Bahnchef Rüdiger Grube bezifferte erstmal in der „Stuttgarter Zeitung“ die Beiträge der Projektpartner für einen Risikopuffer von 1,45 Milliarden Euro. Demnach sollen Land, Stadt und Flughafen insgesamt 947 Millionen Euro zahlen, die Bahn 383 Millionen Euro. Die Projektpartner der Bahn weigern sich, mehr als die zugesagten Summen zuzuschießen - wogegen die Bahn noch in diesem Monat Klage erheben will.
Der Bahnvorsitzende betonte in dem Blatt: „Ich stehe einhundertprozentig zu diesem Projekt, und so wird das auch bleiben.“ Ende November hatte der „Spiegel“ noch berichtet, dass Grube sich auf einer Veranstaltung des Bundesverbandes Führungskräfte Deutscher Bahnen von dem Vorhaben distanziert habe. „Ich habe Stuttgart 21 nicht erfunden und hätte es auch nicht gemacht“, sagte er nach Angaben des Magazins.
Aus Sicht der Gegner von Stuttgart 21 ist ein Ausstieg aus dem Projekt auch heute noch möglich - fast sieben Jahren nach dem Baubeginn. Veranschlagt werden dafür Aus- und Umstiegskosten von 3,65 Milliarden Euro, so dass sich im Vergleich zu den Berechnungen der Bahn noch eine Ersparnis von 2,9 Milliarden Euro ergebe. Kern der von den Gegnern vorgeschlagenen Alternative ist, den bestehenden Kopfbahnhof zu modernisieren und über das Neckartal mit Wendlingen und der Neubaustrecke nach Ulm zu verbinden.

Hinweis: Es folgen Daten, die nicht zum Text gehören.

==> config.mk <==
export PLATFORM = sky130hd
export DESIGN_NAME = bus_to_axi_bridge
export DESIGN_NICKNAME = d
export VERILOG_FILES = /design/src/rtl/bridge_pkg.sv /design/src/rtl/sync_fifo.sv /design/src/rtl/bus_to_axi_bridge.sv
export SDC_FILE = /design/constraint.sdc
export NUM_CORES = 1
export LEC_CHECK = 0
export CORE_UTILIZATION = 45
export CTS_BUF_LIST = sky130_fd_sc_hd__clkbuf_8
export DETAILED_ROUTE_END_ITERATION = 12
export HOLD_SLACK_MARGIN = 0.12
export PLACE_DENSITY = 0.75
export SYNTH_ARGS = -nofsm -noshare
export SYNTH_HDL_FRONTEND = slang
export SYNTH_SLANG_ARGS = --single-unit
==> constraint.sdc <==
create_clock -name clk_in -period 6.06 [get_ports clk_in]
set_clock_uncertainty 0.05 [all_clocks]
set_input_delay 0.909 -clock clk_in [delete_from_list [all_inputs] [get_ports clk_in]]
set_output_delay 0.909 -clock clk_in [all_outputs]
set_load 0.01 [all_outputs]
==> src/rtl/bridge_pkg.sv <==
// Shared AXI encodings, the queued request layout and issue-state names for the
// MemoryBus-to-AXI bridge.
package bridge_pkg;

    localparam logic [1:0] BURST_INCR = 2'b01;
    localparam logic [1:0] RESP_OKAY  = 2'b00;

    localparam logic [2:0] SIZE_1B   = 3'd0;
    localparam logic [2:0] SIZE_2B   = 3'd1;
    localparam logic [2:0] SIZE_4B   = 3'd2;
    localparam logic [2:0] SIZE_8B   = 3'd3;
    localparam logic [2:0] SIZE_16B  = 3'd4;
    localparam logic [2:0] SIZE_32B  = 3'd5;
    localparam logic [2:0] SIZE_64B  = 3'd6;
    localparam logic [2:0] SIZE_128B = 3'd7;

    // Request fields are held at their widest supported size; the bridge
    // zero-extends into them and slices back out on issue.
    localparam int REQ_ID_W   = 16;
    localparam int REQ_ADDR_W = 32;
    localparam int REQ_DATA_W = 64;

    typedef struct packed {
        logic                  write;
        logic [REQ_ID_W-1:0]   id;
        logic [REQ_ADDR_W-1:0] addr;
        logic [REQ_DATA_W-1:0] data;
    } req_t;

    // WAIT_AW: W already accepted, AW pending. WAIT_W: AW accepted, W pending.
    typedef enum logic [1:0] {
        ISSUE_FRESH   = 2'd0,
        ISSUE_WAIT_AW = 2'd1,
        ISSUE_WAIT_W  = 2'd2
    } issue_state_e;

    function automatic logic [2:0] axi_size(input int bytes);
        case (bytes)
            1:       return SIZE_1B;
            2:       return SIZE_2B;
            4:       return SIZE_4B;
            8:       return SIZE_8B;
            16:      return SIZE_16B;
            32:      return SIZE_32B;
            64:      return SIZE_64B;
            default: return SIZE_128B;
        endcase
    endfunction

endpackage

==> src/rtl/sync_fifo.sv <==
// Single-clock FIFO with registered storage; a pushed entry becomes visible at
// the head on the cycle after the push.
module sync_fifo #(
    parameter int WIDTH = 8,
    parameter int DEPTH = 4
) (
    input  logic             clk,
    input  logic             rst,
    input  logic             push,
    input  logic [WIDTH-1:0] push_data,
    input  logic             pop,
    output logic [WIDTH-1:0] pop_data,
    output logic             full,
    output logic             empty
);

    localparam int AW = $clog2(DEPTH);

    logic [WIDTH-1:0] mem [DEPTH];
    logic [AW:0]      wr_ptr;
    logic [AW:0]      rd_ptr;
    logic             do_push;
    logic             do_pop;

    assign do_push = push && !full;
    assign do_pop  = pop && !empty;

    // The extra pointer bit separates full from empty when the indices match.
    assign empty = (wr_ptr == rd_ptr);
    assign full  = (wr_ptr[AW-1:0] == rd_ptr[AW-1:0]) && (wr_ptr[AW] != rd_ptr[AW]);

    always_ff @(posedge clk or posedge rst) begin
        if (rst) begin
            wr_ptr <= '0;
            rd_ptr <= '0;
        end else begin
            if (do_push) wr_ptr <= wr_ptr + 1'b1;
            if (do_pop)  rd_ptr <= rd_ptr + 1'b1;
        end
    end

    always_ff @(posedge clk) begin
        if (do_push) mem[wr_ptr[AW-1:0]] <= push_data;
    end

    assign pop_data = mem[rd_ptr[AW-1:0]];

endmodule

==> src/rtl/bus_to_axi_bridge.sv <==
// Buffered MemoryBus slave to single-beat AXI3 master bridge with independent
// AW/W issue, read/write credit limits, buffered read return and sticky errors.
module bus_to_axi_bridge
    import bridge_pkg::*;
#(
    parameter int BUS_DATA_W = 24,
    parameter int BUS_ID_W   = 8,
    parameter int BUS_ADDR_W = 30,
    parameter int AXI_DATA_W = 32,
    parameter int AXI_ID_W   = 6,
    parameter int REQ_DEPTH  = 4,
    parameter int RSP_DEPTH  = 8,
    parameter int MAX_RD     = 8,
    parameter int MAX_WR     = 8
) (
    input  logic                    clk_in,
    input  logic                    rst_in,
    input  logic                    msValid,
    input  logic                    msWrite,
    input  logic [BUS_ID_W-1:0]     msID,
    input  logic [BUS_ADDR_W-1:0]   msAddress,
    input  logic [BUS_DATA_W-1:0]   msData,
    output logic                    msTaken,
    output logic                    smValid,
    output logic [BUS_ID_W-1:0]     smID,
    output logic [BUS_DATA_W-1:0]   smData,
    input  logic                    smTaken,
    output logic                    arvalid,
    input  logic                    arready,
    output logic [AXI_ID_W-1:0]     arid,
    output logic [31:0]             araddr,
    output logic [3:0]              arlen,
    output logic [2:0]              arsize,
    output logic [1:0]              arburst,
    output logic [1:0]              arlock,
    output logic [3:0]              arcache,
    output logic [2:0]              arprot,
    output logic [3:0]              arqos,
    output logic                    awvalid,
    input  logic                    awready,
    output logic [AXI_ID_W-1:0]     awid,
    output logic [31:0]             awaddr,
    output logic [3:0]              awlen,
    output logic [2:0]              awsize,
    output logic [1:0]              awburst,
    output logic [1:0]              awlock,
    output logic [3:0]              awcache,
    output logic [2:0]              awprot,
    output logic [3:0]              awqos,
    output logic                    wvalid,
    input  logic                    wready,
    output logic [AXI_ID_W-1:0]     wid,
    output logic [AXI_DATA_W-1:0]   wdata,
    output logic [AXI_DATA_W/8-1:0] wstrb,
    output logic                    wlast,
    input  logic                    rvalid,
    output logic                    rready,
    input  logic [AXI_ID_W-1:0]     rid,
    input  logic [AXI_DATA_W-1:0]   rdata,
    input  logic [1:0]              rresp,
    input  logic                    rlast,
    input  logic                    bvalid,
    output logic                    bready,
    input  logic [AXI_ID_W-1:0]     bid,
    input  logic [1:0]              bresp,
    input  logic                    err_clr,
    output logic                    rd_err,
    output logic                    wr_err,
    output logic                    proto_err,
    output logic                    idle,
    output logic [1:0]              dbg_issue_state
);

    // Handshakes: a transfer happens on a rising edge where valid && ready.
    // Once raised, a valid holds with a stable payload until its transfer.

    localparam int OFF   = $clog2(AXI_DATA_W/8);
    localparam int RSP_W = AXI_ID_W + BUS_DATA_W;
    localparam int RDC_W = $clog2(MAX_RD + 1);
    localparam int WRC_W = $clog2(MAX_WR + 1);
    localparam logic [RDC_W-1:0] RD_LIM = RDC_W'(MAX_RD);
    localparam logic [WRC_W-1:0] WR_LIM = WRC_W'(MAX_WR);

    req_t                      req_in;
    req_t                      req_head;
    logic                      req_full;
    logic                      req_empty;
    logic                      req_pop;
    logic [BUS_ADDR_W+OFF-1:0] addr_ext;

    issue_state_e issue_state;
    issue_state_e issue_next;
    logic         aw_done;
    logic         w_done;
    logic         ar_hs;
    logic         aw_hs;
    logic         w_hs;

    logic [RSP_W-1:0] rsp_in;
    logic [RSP_W-1:0] rsp_head;
    logic             rsp_full;
    logic             rsp_empty;
    logic             r_hs;
    logic             b_hs;
    logic             b_orphan;

    logic [RDC_W-1:0] rd_cnt;
    logic [WRC_W-1:0] wr_cnt;
    logic             rd_inc;
    logic             rd_dec;
    logic             wr_inc;
    logic             wr_dec;
    logic             unused_inputs;

    // Acceptance sees only registered FIFO/credit state, never an AXI ready.
    assign msTaken = msValid && !req_full &&
                     (msWrite ? (wr_cnt < WR_LIM) : (rd_cnt < RD_LIM));

    assign addr_ext = (BUS_ADDR_W+OFF)'(msAddress) << OFF;

    always_comb begin
        req_in       = '0;
        req_in.write = msWrite;
        req_in.id    = REQ_ID_W'(msID[AXI_ID_W-1:0]);
        req_in.addr  = REQ_ADDR_W'(addr_ext);
        req_in.data  = REQ_DATA_W'(msData);
    end

    sync_fifo #(.WIDTH($bits(req_t)), .DEPTH(REQ_DEPTH)) u_req_fifo (
        .clk       (clk_in),
        .rst       (rst_in),
        .push      (msTaken),
        .push_data (req_in),
        .pop       (req_pop),
        .pop_data  (req_head),
        .full      (req_full),
        .empty     (req_empty)
    );

    assign aw_done = (issue_state == ISSUE_WAIT_W);
    assign w_done  = (issue_state == ISSUE_WAIT_AW);

    assign arvalid = !req_empty && !req_head.write;
    assign awvalid = !req_empty && req_head.write && !aw_done;
    assign wvalid  = !req_empty && req_head.write && !w_done;
    assign wlast   = wvalid;

    assign ar_hs = arvalid && arready;
    assign aw_hs = awvalid && awready;
    assign w_hs  = wvalid && wready;

    assign arid    = req_head.id[AXI_ID_W-1:0];
    assign awid    = req_head.id[AXI_ID_W-1:0];
    assign wid     = req_head.id[AXI_ID_W-1:0];
    assign araddr  = req_head.addr;
    assign awaddr  = req_head.addr;
    assign wdata   = req_head.data[AXI_DATA_W-1:0];
    assign wstrb   = '1;
    assign arlen   = 4'd0;
    assign awlen   = 4'd0;
    assign arsize  = axi_size(AXI_DATA_W/8);
    assign awsize  = axi_size(AXI_DATA_W/8);
    assign arburst = BURST_INCR;
    assign awburst = BURST_INCR;
    assign arlock  = '0;
    assign awlock  = '0;
    assign arcache = '0;
    assign awcache = '0;
    assign arprot  = '0;
    assign awprot  = '0;
    assign arqos   = '0;
    assign awqos   = '0;

    always_ff @(posedge clk_in or posedge rst_in) begin
        if (rst_in) issue_state <= ISSUE_FRESH;
        else        issue_state <= issue_next;
    end

    // A write head retires once both AW and W have transferred, in any order.
    always_comb begin
        issue_next = issue_state;
        req_pop    = 1'b0;
        if (!req_empty) begin
            if (!req_head.write) begin
                req_pop = ar_hs;
            end else if ((aw_done || aw_hs) && (w_done || w_hs)) begin
                req_pop    = 1'b1;
                issue_next = ISSUE_FRESH;
            end else if (aw_hs) begin
                issue_next = ISSUE_WAIT_W;
            end else if (w_hs) begin
                issue_next = ISSUE_WAIT_AW;
            end
        end
    end

    assign dbg_issue_state = issue_state;

    assign rready = !rsp_full;
    assign r_hs   = rvalid && rready;
    assign rsp_in = {rid, rdata[BUS_DATA_W-1:0]};

    sync_fifo #(.WIDTH(RSP_W), .DEPTH(RSP_DEPTH)) u_rsp_fifo (
        .clk       (clk_in),
        .rst       (rst_in),
        .push      (r_hs),
        .push_data (rsp_in),
        .pop       (smTaken),
        .pop_data  (rsp_head),
        .full      (rsp_full),
        .empty     (rsp_empty)
    );

    assign smValid = !rsp_empty;
    assign smID    = BUS_ID_W'(rsp_head[RSP_W-1 -: AXI_ID_W]);
    assign smData  = rsp_head[BUS_DATA_W-1:0];

    assign bready   = 1'b1;
    assign b_hs     = bvalid && bready;
    assign b_orphan = b_hs && (wr_cnt == '0);

    assign rd_inc = msTaken && !msWrite;
    assign rd_dec = smValid && smTaken && (rd_cnt != '0);
    assign wr_inc = msTaken && msWrite;
    assign wr_dec = b_hs && !b_orphan;

    always_ff @(posedge clk_in or posedge rst_in) begin
        if (rst_in) begin
            rd_cnt <= '0;
            wr_cnt <= '0;
        end else begin
            if (rd_inc && !rd_dec)      rd_cnt <= rd_cnt + 1'b1;
            else if (!rd_inc && rd_dec) rd_cnt <= rd_cnt - 1'b1;
            if (wr_inc && !wr_dec)      wr_cnt <= wr_cnt + 1'b1;
            else if (!wr_inc && wr_dec) wr_cnt <= wr_cnt - 1'b1;
        end
    end

    // A new error in the same cycle as err_clr keeps the flag set.
    always_ff @(posedge clk_in or posedge rst_in) begin
        if (rst_in) begin
            rd_err    <= 1'b0;
            wr_err    <= 1'b0;
            proto_err <= 1'b0;
        end else begin
            rd_err    <= (r_hs && (rresp != RESP_OKAY)) || (rd_err && !err_clr);
            wr_err    <= (b_hs && (bresp != RESP_OKAY)) || (wr_err && !err_clr);
            proto_err <= (r_hs && !rlast) || b_orphan || (proto_err && !err_clr);
        end
    end

    assign idle = req_empty && rsp_empty && (rd_cnt == '0) && (wr_cnt == '0);

    assign unused_inputs = &{1'b0, msID, bid, rdata, req_head};

endmodule

# Word level (Yosys, flattened, before mapping)
# Memory sizes are Yosys's and may differ from the RTL's.
# Cells that the tools add are included.
# classes
n_reduce_logical	65
bitwise_logic	1
n_eq_ne	8
n_lt_le_gt_ge	2
addsub	8
n_mux	15
# op_table
operator	count
1-bit logical AND	35
4-bit by 1-bit adder with 4-bit output (second input constant)	4
4-bit two-way mux	4
1-bit zero test	15
4-bit zero test	2
4-bit less-than comparator (second input constant)	2
1-bit two-way mux	8
2-bit nonzero test	4
4-bit by 1-bit subtractor with 4-bit output (second input constant)	2
3-bit by 1-bit adder with 3-bit output (second input constant)	2
3-bit equality test	2
1-bit logical OR	6
2-bit two-way mux	3
4-bit equality test	1
4-bit nonzero test	1
3-bit AND reduction	1
3-bit nonzero test	1
2-bit by 1-bit equality test with 1-bit output (second input constant)	1
2-bit equality test	1
2-bit equality test (second input constant)	1
1-bit inequality test	2
1-bit NOT	1
# word_totals
input_bits	122
regBits	27
n_memories	2
word_cells	111
out_inout_bits	208
ramBits	484
# memory_table
memory	words	width	rd	rd_ports_with_merged_regs	wr	line_no	rtl
u_req_fifo.mem	4	61	1	0	1	sync_fifo.sv:19	logic [WIDTH-1:0] mem [DEPTH];
u_rsp_fifo.mem	8	30	1	0	1	sync_fifo.sv:19	

# Logic depth before layout (Yosys ltp)
# Gate-level depths: netlist (run 1).
# logic_depth
ltp_word	11
depth_mapped	13
depth_no_buf	12

# Hierarchy
# A second synthesis (run 1) with hierarchy kept.
# hier_totals
cells_unflattened	1244
area_unflattened_um2	28115.7
# by_module_without_submodules
module	seq_area_each_um2	cells_per_inst	area_each_um2	instances
sync_fifo (u_req_fifo)	13723.2	640	16778.6	1
sync_fifo (u_rsp_fifo)	7407.1	407	9655.5	1
bus_to_axi_bridge	325.3	197	1681.6	1

# Worst setup path after synthesis (run 1)
# No wires, ideal clock.
# synth_timing
kind	input -> register
start	input rvalid
end	memory u_rsp_fifo.mem[5][0] (netlist name), enable pin
setup_ns	0.503
arrival_ns	4.154
t_required_ns	5.507
path_stages	2
path_slack_ns	1.353
n_path_buf	0
path_cell_list	nand2_1 > nor4b_1
# synth_between
elab_chain_cells	4
# synth_lines
element	line_no	rtl
start, declared	bus_to_axi_bridge.sv:56	input logic rvalid,
1-bit logical AND	bus_to_axi_bridge.sv:200	assign r_hs = rvalid && rready;
1-bit logical AND	sync_fifo.sv:25	assign do_push = push && !full;
1-bit two-way mux	sync_fifo.sv:43	if (do_push) mem[wr_ptr[AW-1:0]] <= push_data;
1-bit two-way mux (implied by the code)	sync_fifo.sv:43	
end, declared	sync_fifo.sv:19	
# Every way passes these cells.

# Worst setup path in the final report (run 1)
# layout_timing
start	register u_rsp_fifo.rd_ptr[0]
end	output smData[14]
# layout_between
elab_chain_cells	1
# layout_lines
element	line_no	rtl
start, declared	sync_fifo.sv:21	logic [AW:0] rd_ptr;
start signal, assigned	sync_fifo.sv:38	if (do_pop) rd_ptr <= rd_ptr + 1'b1;
memory 8 x 30 bit	--	
end, declared	bus_to_axi_bridge.sv:26	output logic [BUS_DATA_W-1:0] smData,
# Every way passes these cells.

==> reports/results.ini, run 1 <==
[logic_synthesis]
postSynthAreaPerCell_sq_um=21.66
synth_area_leaders=edfxtp_1 (72%), mux4_2 (13%), buf_4 (4.0%), dfrtp_1 (3.3%), mux2_2 (1.8%)
synth_top_flop_cell=edfxtp_1
synth_top_area_frac=0.7178
synthCells=935
netlist_area_sq_mm=0.02025
async_flop_share=0.05284
ys_seq_elements=511
yosys_warnings=0
ys_types=48
netlist_top_cells_count=edfxtp_1 (484), mux4_2 (121), buf_4 (107), mux2_2 (32), dfrtp_1 (27)
synth_edf_count=484
yosysTopAreaCell=edfxtp_1
yosysSeqAreaShare=0.7512
synthMostInstantiatedCell=edfxtp_1

[floorplan]
coreArea_sq_mm=0.04432
fp.dieArea_sq_mm=0.04585
die_w_microns=214.1
die_h_microns=214.1
initial_core_util=0.4569
ioPinCount=330
rows=77

[global_route]
grt_pass1_vias=10080
grt_max_degree=64
antenna_found_initial=3
met2_usage=0.2835
use_met3=0.05277
grt-busiest-layer=met2
met1_usage=0.2069
grt_pass1_wl_microns=58370
overflow=0
track_usage=0.1687

[cells_and_area]
fin_area_sq_mm=0.02442
regArea_sq_mm=0.01522
multi_input_area_sq_mm=0.004310
drive_gt1_frac=0.2388
fill_cells=3313
syn_to_final_growth_pct=20.63
fin_nets=1349
stdcell_count=1866

[detailed_routing]
num_vias=9557
drt-initial-drc-count=597
viasPerCell=5.122
wire_per_inst_microns=20.44
firstDrtPassIters=4
route.final.wire_length_microns=38130
ant_nets=0
drcViolationCount=0

[cts]
clk_pin_slew_worst_paths_ns=0.06
cts-resized-gates=0
clk-insertion-delay-late_ns=0.63
htree_levels=3
cts-root-buf=clkbuf_8
clockBufferDepth=3
numCtsBuffers=83
cts.sinks=511
ctsHoldBuffers=0
post_cts_buffers=0
cts_tree=yes

[run]
maxCapViolCount=0

[power]
vdd_drop_max_mv=0.3068
p_per_area_mw_per_mm2=485.6
p_leak_nw=8.156

[timing]
rsz0062_at_grt=false
hold_viol=0
hold_slack_ns=0.4602
worst_slew_pin_slew_ns=1.121
setup_tns_ns=0
finalSetupViolations=0
drv_slew=0
relSlewSlack=0.2519
min_period_ns=4.498
final.period_utilization=0.7423
fmax_mhz=222.3

[setup_path]
reg2reg_depth=5
crit_path_max_fanout=48
cp-end-kind=output pin
startpoint=u_rsp_fifo.rd_ptr[0]
r2r-start=u_req_fifo.rd_ptr[0]
r2r_slack_ns=2.56
required_ns=5.10
cp-start-kind=flip-flop
worstSetupPathType=flip-flop to output pin
rr_endpoint=u_req_fifo.mem[2][34]
crit_arrival_ns=3.54

[placed_design]
dp.cells=1719
dp_hpwl_microns=22920
placed_cell_area_sq_mm=0.02298
port_buffers=250
gp_congestion=0.6998

[hold_path]
whs_endpoint=rd_cnt[3]
whs_path_depth=1
min_path_type=flip-flop to flip-flop
min_from=rd_cnt[3]

[status]
outcome=completed

## kinds of logic (layout without fill, tap and decap cells)
logic type | Yosys count | count (layout) | share of synthesized area
buffers and inverters | 152 | 429 | 0.04943
flip-flops | 511 | 511 | 0.7512
multiplexers | 156 | 156 | 0.1542
other | 2 | 64 | 0.0003709
XOR/XNOR | 24 | 24 | 0.01112
adder cells (fa/ha/maj) | 15 | 15 | 0.01001
AND/OR/NAND/NOR | 55 | 55 | 0.01545
AO/OA/AOI/OAI | 20 | 20 | 0.008219
## routing by layer
layer | share of wire | wire length (microns)
met5 | 0.00073 | 28
met4 | 0.020 | 757
met3 | 0.073 | 2802
met2 | 0.51 | 19600
met1 | 0.39 | 14940
## power breakdown
part | switching, mW | internal, mW | leakage (nW)
Clock | 1.30 | 1.31 | 0.833
Combinational | 1.94 | 2.40 | 2.61
Sequential | 0.381 | 4.53 | 4.71
## cell type report
type / instances / area share
inverter: 12 / 0.001844
antenna: 1 / 0.0001025
multi-input combinational: 333 / 0.1765
sequential: 511 / 0.6231
tap: 592 / 0.03033
clock inverter: 61 / 0.01132
clock buffer: 85 / 0.04790
timing repair buffer: 271 / 0.1089
## worst max-delay path by stage
stage	to	slack [ns]	cells after the start
after floorplan	u_rsp_fifo.mem[5][0]	1.35	2
after global placement	smData[14]	2.15	4
after detailed placement	smData[15]	2.14	4
after CTS	smData[15]	1.41	4
after global routing	smData[14]	1.29	4
final	smData[14]	1.56	4
## flip-flops by register name, summed over array words and instances, names as in the netlist
signal / cells
wr_cnt: 4
rd_cnt: 4
dbg_issue_state: 2
u_rsp_fifo.rd_ptr: 4
proto_err: 1
u_rsp_fifo.wr_ptr: 4
rd_err: 1
u_req_fifo.mem: 244
u_rsp_fifo.mem: 240
u_req_fifo.wr_ptr: 3
wr_err: 1
u_req_fifo.rd_ptr: 3
## cell usage in the layout (no fill, tap or decap), drive strengths merged, types with 13 or more instances in the layout
master and count:
edfxtp 484, clkdlybuf4s50 250, mux4 121, clkbuf 85, conb 63, inv 37
mux2 35, clkinv 35, dfrtp 27, buf 21, xnor2 14, ha 13
nand2 13
## stage by stage
| stage | util | total power [mW] | setup WS [ns] |
|---|---|---|---|
| finish | 0.5511 | 11.86 | 1.562 |
| floorplan | - | 7.625 | 1.353 |
| CTS | 0.5511 | 12.05 | 1.408 |
| global placement | 0.5184 | 9.316 | 2.153 |
| global route | 0.5511 | 12.47 | 1.288 |
| detailed placement | 0.5184 | 9.403 | 2.142 |
## worst max-delay path: stages (launching register included)
cell	delay [ns]
dfrtp_4	1.04
buf_4	0.47
mux4_2	0.55
mux2_2	0.29
clkdlybuf4s50_1	0.50
Note: power is estimated with default switching activity, not from simulation.
==> inputs of run 2 (changes only) <==
clock period = 4.3 ns   (was 6.06 ns; I/O delays follow)
==> run 2 against run 1 <==
Effect of this change:
- critical path depth stayed put
- die area is the same
- global-route usage is 0.27 points higher
- design area is 0.25% higher
- first-iteration DRC count grew 7.9%
- via count shrank 0.44%
- combinational power up 46%
- critical endpoint is now smData[20]
- largest power group unchanged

Ferner macht das Bündnis auf die - von der Bahn bereits bestrittenen - Risiken der Tunnelbohrungen durch den quellfähigen Anhydrit aufmerksam. Sie könnten nicht nur enorme Sanierungskosten, sondern auch massive Probleme für die Nutzer des Schienenverkehrs nach sich ziehen. Aus Sicht des Bündnisses genügt das Konzept „Umstieg 21“ als einziges dem Maßstab der Wirtschaftlichkeit, der Rechtmäßigkeit und der Zweckmäßigkeit, die Vorstand und Aufsichtsrat der Bahn anlegen müssten.